Neuronal alpha7 nicotinic ACh receptors (nAChRs) are permeable to and modulated by Ca2+, Ba2+, and Sr2+. These permeant divalent cations interact with slowly desensitizing L247T alpha7 nAChRs to increase the potency and maximal efficacy of ACh, increase the efficacy of dihydro-beta-erythroidine (DHbetaE), and increase agonist-independent activity. Mutation of glutamate 172 (E172) to glutamine or cysteine eliminated these effects of permeant divalent cations. 2-(Trimethylammonium)ethyl methanethiosulfonate (MTSET), a cysteine-modifying reagent directed at water-accessible thiols, inhibited ACh-evoked currents of E172C/L247T alpha7 nAChRs by >90%, demonstrating that E172 was accessible to permeant ions. The data are consistent with a model of alpha7 receptors, derived from the crystal structure of the ACh binding protein (AChBP) from Lymnaea stagnalis, in which E172 projects toward the lumen of the extracellular vestibule. The observations that E172 was essential for divalent cation modulation of L247T alpha7 nAChRs and was accessible to permeating ions suggest that this residue participates in coupling ion permeation with modulation of receptor activity.

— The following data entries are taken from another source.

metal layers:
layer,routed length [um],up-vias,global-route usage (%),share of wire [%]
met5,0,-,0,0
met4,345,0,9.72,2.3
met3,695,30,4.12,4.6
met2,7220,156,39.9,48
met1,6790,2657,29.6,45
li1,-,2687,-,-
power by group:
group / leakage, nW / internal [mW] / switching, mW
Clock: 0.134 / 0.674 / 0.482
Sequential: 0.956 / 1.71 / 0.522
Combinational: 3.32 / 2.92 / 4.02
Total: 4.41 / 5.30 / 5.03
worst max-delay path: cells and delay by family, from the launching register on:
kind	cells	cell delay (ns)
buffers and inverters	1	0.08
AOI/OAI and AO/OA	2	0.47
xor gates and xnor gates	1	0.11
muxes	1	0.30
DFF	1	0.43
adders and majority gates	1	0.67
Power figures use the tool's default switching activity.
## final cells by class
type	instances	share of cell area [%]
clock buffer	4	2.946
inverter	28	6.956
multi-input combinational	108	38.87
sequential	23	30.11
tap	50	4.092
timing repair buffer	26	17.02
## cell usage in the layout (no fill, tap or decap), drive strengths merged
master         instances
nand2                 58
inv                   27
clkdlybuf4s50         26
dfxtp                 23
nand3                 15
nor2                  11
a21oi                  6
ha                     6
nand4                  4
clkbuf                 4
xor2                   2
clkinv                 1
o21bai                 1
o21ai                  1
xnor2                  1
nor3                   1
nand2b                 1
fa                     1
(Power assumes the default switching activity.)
$ cat src/rtl/mem_bank_arbiter_if.sv
// Request/response bundle between requesters and the memory bank arbiter.
//   master : requester side; drives read/write requests and receives grants and read data
//   slave  : arbiter side; receives requests and drives grants and read data
// All per-requester fields are packed arrays indexed by requester number.
interface mem_bank_arbiter_if #(
    parameter int unsigned REQUESTERS = 3,
    parameter int unsigned DATA_WIDTH = 32,
    parameter int unsigned ADDR_WIDTH = 4
);
    logic [REQUESTERS-1:0][ADDR_WIDTH-1:0] r_addr;
    logic [REQUESTERS-1:0]                 r_avalid;
    logic [REQUESTERS-1:0]                 r_aready;
    logic [REQUESTERS-1:0]                 r_dvalid;
    logic [REQUESTERS-1:0][DATA_WIDTH-1:0] r_data;
    logic [REQUESTERS-1:0][ADDR_WIDTH-1:0] w_addr;
    logic [REQUESTERS-1:0][DATA_WIDTH-1:0] w_data;
    logic [REQUESTERS-1:0]                 w_valid;
    logic [REQUESTERS-1:0]                 w_ready;

    modport master (
        output r_addr, r_avalid, w_addr, w_data, w_valid,
        input  r_aready, r_dvalid, r_data, w_ready
    );

    modport slave (
        input  r_addr, r_avalid, w_addr, w_data, w_valid,
        output r_aready, r_dvalid, r_data, w_ready
    );
endinterface

$ cat src/rtl/mem_bank_arbiter.sv
// Single-port memory bank shared by REQUESTERS read/write ports.
// One access per cycle: independent round-robin pointers pick a read and a write candidate,
// and a last-type flag alternates between read and write when both are pending.
// Read data returns DATA_LAT cycles after accept through an in-order response pipeline.
// Ports:
//   clk  : clock, rising edge
//   rst  : synchronous active-high reset
//   bus  : request/response bundle (slave side), see mem_bank_arbiter_if
module mem_bank_arbiter #(
    parameter int unsigned REQUESTERS = 3,
    parameter int unsigned DATA_WIDTH = 32,
    parameter int unsigned ADDR_WIDTH = 4,
    parameter int unsigned DATA_LAT   = 2
) (
    input logic               clk,
    input logic               rst,
    mem_bank_arbiter_if.slave bus
);
    localparam int unsigned IdxW  = (REQUESTERS > 1) ? $clog2(REQUESTERS) : 1;
    localparam int unsigned Depth = 2 ** ADDR_WIDTH;

    logic [DATA_WIDTH-1:0] mem [Depth];

    logic [IdxW-1:0] rd_ptr_q, rd_ptr_d, wr_ptr_q, wr_ptr_d;
    logic [IdxW-1:0] rd_idx, wr_idx;
    logic            rd_any, wr_any;
    logic            grant_r, grant_w;
    logic            last_read_q, last_read_d;

    // Response pipeline: one entry per latency stage.
    logic [DATA_LAT-1:0]                 pv_q;
    logic [DATA_LAT-1:0][IdxW-1:0]       pidx_q;
    logic [DATA_LAT-1:0][DATA_WIDTH-1:0] pdata_q;
    logic [REQUESTERS-1:0][DATA_WIDTH-1:0] r_data_q;
    logic [REQUESTERS-1:0]                 dvalid;

    function automatic logic [IdxW-1:0] next_ptr(input logic [IdxW-1:0] p);
        return (p == IdxW'(REQUESTERS - 1)) ? '0 : p + 1'b1;
    endfunction

    // Round-robin candidate search starting at each pointer.
    always_comb begin
        logic [IdxW-1:0] rc;
        logic [IdxW-1:0] wc;
        rc     = '0;
        wc     = '0;
        rd_any = 1'b0;
        wr_any = 1'b0;
        rd_idx = '0;
        wr_idx = '0;
        for (int k = 0; k < int'(REQUESTERS); k++) begin
            rc = IdxW'((int'(rd_ptr_q) + k) % int'(REQUESTERS));
            wc = IdxW'((int'(wr_ptr_q) + k) % int'(REQUESTERS));
            if (!rd_any && bus.r_avalid[rc]) begin
                rd_any = 1'b1;
                rd_idx = rc;
            end
            if (!wr_any && bus.w_valid[wc]) begin
                wr_any = 1'b1;
                wr_idx = wc;
            end
        end
    end

    // Read/write choice; ready is a pure function of valid, pointers and flag.
    always_comb begin
        grant_w      = ~rst & wr_any & (~rd_any | last_read_q);
        grant_r      = ~rst & rd_any & ~grant_w;
        bus.r_aready = '0;
        bus.w_ready  = '0;
        if (grant_r) bus.r_aready[rd_idx] = 1'b1;
        if (grant_w) bus.w_ready[wr_idx] = 1'b1;
        rd_ptr_d    = grant_r ? next_ptr(rd_idx) : rd_ptr_q;
        wr_ptr_d    = grant_w ? next_ptr(wr_idx) : wr_ptr_q;
        last_read_d = grant_r ? 1'b1 : (grant_w ? 1'b0 : last_read_q);
    end

    // Response outputs; r_data holds the last delivered word per requester.
    always_comb begin
        dvalid = '0;
        if (pv_q[DATA_LAT-1]) dvalid[pidx_q[DATA_LAT-1]] = 1'b1;
        bus.r_dvalid = dvalid;
        for (int i = 0; i < int'(REQUESTERS); i++) begin
            bus.r_data[i] = dvalid[i] ? pdata_q[DATA_LAT-1] : r_data_q[i];
        end
    end

    always_ff @(posedge clk) begin
        if (rst) begin
            rd_ptr_q    <= '0;
            wr_ptr_q    <= '0;
            last_read_q <= 1'b1;
            pv_q        <= '0;
            r_data_q    <= '0;
        end else begin
            rd_ptr_q    <= rd_ptr_d;
            wr_ptr_q    <= wr_ptr_d;
            last_read_q <= last_read_d;
            // No write can share the cycle, so the current array is the end-of-cycle value.
            pv_q[0]     <= grant_r;
            pidx_q[0]   <= rd_idx;
            pdata_q[0]  <= mem[bus.r_addr[rd_idx]];
            for (int k = 1; k < int'(DATA_LAT); k++) begin
                pv_q[k]    <= pv_q[k-1];
                pidx_q[k]  <= pidx_q[k-1];
                pdata_q[k] <= pdata_q[k-1];
            end
            for (int i = 0; i < int'(REQUESTERS); i++) begin
                if (dvalid[i]) r_data_q[i] <= pdata_q[DATA_LAT-1];
            end
        end
    end

    // Storage is deliberately left out of reset.
    always_ff @(posedge clk) begin
        if (grant_w) mem[bus.w_addr[wr_idx]] <= bus.w_data[wr_idx];
    end
endmodule
==> config.mk <==
export PLATFORM = sky130hd
export DESIGN_NAME = sram_arb
export DESIGN_NICKNAME = d
export VERILOG_FILES = /design/src/rtl/sram_arb.sv
export SDC_FILE = /design/constraint.sdc
export NUM_CORES = 1
export LEC_CHECK = 0
export ABC_AREA = 1
export CELL_PAD_IN_SITES_DETAIL_PLACEMENT = 1
export CELL_PAD_IN_SITES_GLOBAL_PLACEMENT = 1
export CORE_ASPECT_RATIO = 0.7
export CORE_UTILIZATION = 26
export CTS_CLUSTER_DIAMETER = 80
export DETAILED_ROUTE_END_ITERATION = 12
export GPL_TIMING_DRIVEN = 0
export PLACE_DENSITY_LB_ADDON = 0.1
export SLEW_MARGIN = 25
export SYNTH_ARGS = -nofsm -noshare
export SYNTH_HDL_FRONTEND = slang
export SYNTH_SLANG_ARGS = --single-unit
==> constraint.sdc <==
create_clock -name clk -period 3.4 [get_ports clk]
set_input_delay 0.68 -clock clk [delete_from_list [all_inputs] [get_ports clk]]
set_output_delay 0.68 -clock clk [all_outputs]
set_load 0.01 [all_outputs]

神经元α7烟碱型乙酰胆碱受体(nAChRs)可通透Ca2+、Ba2+和Sr2+并受其调节。这些可通透的二价阳离子与缓慢脱敏的L247Tα7 nAChRs相互作用,以提高乙酰胆碱的效力和最大效能,提高二氢β-刺桐啶(DHbetaE)的效能,并增加非激动剂依赖性活性。将谷氨酸172(E172)突变为谷氨酰胺或半胱氨酸可消除这些可通透二价阳离子的作用。2-(三甲铵)乙基甲硫代磺酸盐(MTSET)是一种针对可接触水的硫醇的半胱氨酸修饰试剂,可抑制E172C/L247Tα7 nAChRs的乙酰胆碱诱发电流达90%以上,表明E172可被可通透离子接触。这些数据与源自椎实螺乙酰胆碱结合蛋白(AChBP)晶体结构的α7受体模型一致,其中E172朝向细胞外前庭腔投射。E172对L247Tα7 nAChRs的二价阳离子调节至关重要且可被渗透离子接触这一观察结果表明,该残基参与将离子通透与受体活性调节相偶联。